Records for this task section start

### src/rtl/irqpin_sync.sv
module irqpin_sync #(
  parameter int STAGES = 2
) (
  input  logic clk,
  input  logic rst_n,
  input  logic pin_async,
  output logic pin_s,
  output logic pin_d
);
  logic [STAGES-1:0] chain_q;
  logic              last_q;

  always_ff @(posedge clk or negedge rst_n) begin
    if (!rst_n) begin
      chain_q <= '0;
      last_q  <= 1'b0;
    end else begin
      chain_q <= {chain_q[STAGES-2:0], pin_async};
      last_q  <= chain_q[STAGES-1];
    end
  end

  assign pin_s = chain_q[STAGES-1];
  assign pin_d = last_q;
endmodule

### src/rtl/irqpin_detect.sv
module irqpin_detect
  import irqpin_pkg::*;
#(
  parameter int SENSE_W = 4
) (
  input  logic               pin_s,
  input  logic               pin_d,
  input  logic [SENSE_W-1:0] code,
  output logic               evt
);
  logic [3:0] code4;
  logic       rise, fall;

  assign code4 = 4'(code);
  assign rise  = pin_s & ~pin_d;
  assign fall  = ~pin_s & pin_d;

  always_comb begin
    unique case (code4)
      SNS_FALL: evt = fall;
      SNS_RISE: evt = rise;
      SNS_LOW:  evt = ~pin_s;
      SNS_HIGH: evt = pin_s;
      SNS_BOTH: evt = rise | fall;
      default:  evt = 1'b0;
    endcase
  end
endmodule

Records for this task section end

Please transcribe all of the data above exactly.

### src/rtl/irqpin_sync.sv
module irqpin_sync #(
  parameter int STAGES = 2
) (
  input  logic clk,
  input  logic rst_n,
  input  logic pin_async,
  output logic pin_s,
  output logic pin_d
);
  logic [STAGES-1:0] chain_q;
  logic              last_q;

  always_ff @(posedge clk or negedge rst_n) begin
    if (!rst_n) begin
      chain_q <= '0;
      last_q  <= 1'b0;
    end else begin
      chain_q <= {chain_q[STAGES-2:0], pin_async};
      last_q  <= chain_q[STAGES-1];
    end
  end

  assign pin_s = chain_q[STAGES-1];
  assign pin_d = last_q;
endmodule

### src/rtl/irqpin_detect.sv
module irqpin_detect
  import irqpin_pkg::*;
#(
  parameter int SENSE_W = 4
) (
  input  logic               pin_s,
  input  logic               pin_d,
  input  logic [SENSE_W-1:0] code,
  output logic               evt
);
  logic [3:0] code4;
  logic       rise, fall;

  assign code4 = 4'(code);
  assign rise  = pin_s & ~pin_d;
  assign fall  = ~pin_s & pin_d;

  always_comb begin
    unique case (code4)
      SNS_FALL: evt = fall;
      SNS_RISE: evt = rise;
      SNS_LOW:  evt = ~pin_s;
      SNS_HIGH: evt = pin_s;
      SNS_BOTH: evt = rise | fall;
      default:  evt = 1'b0;
    endcase
  end
endmodule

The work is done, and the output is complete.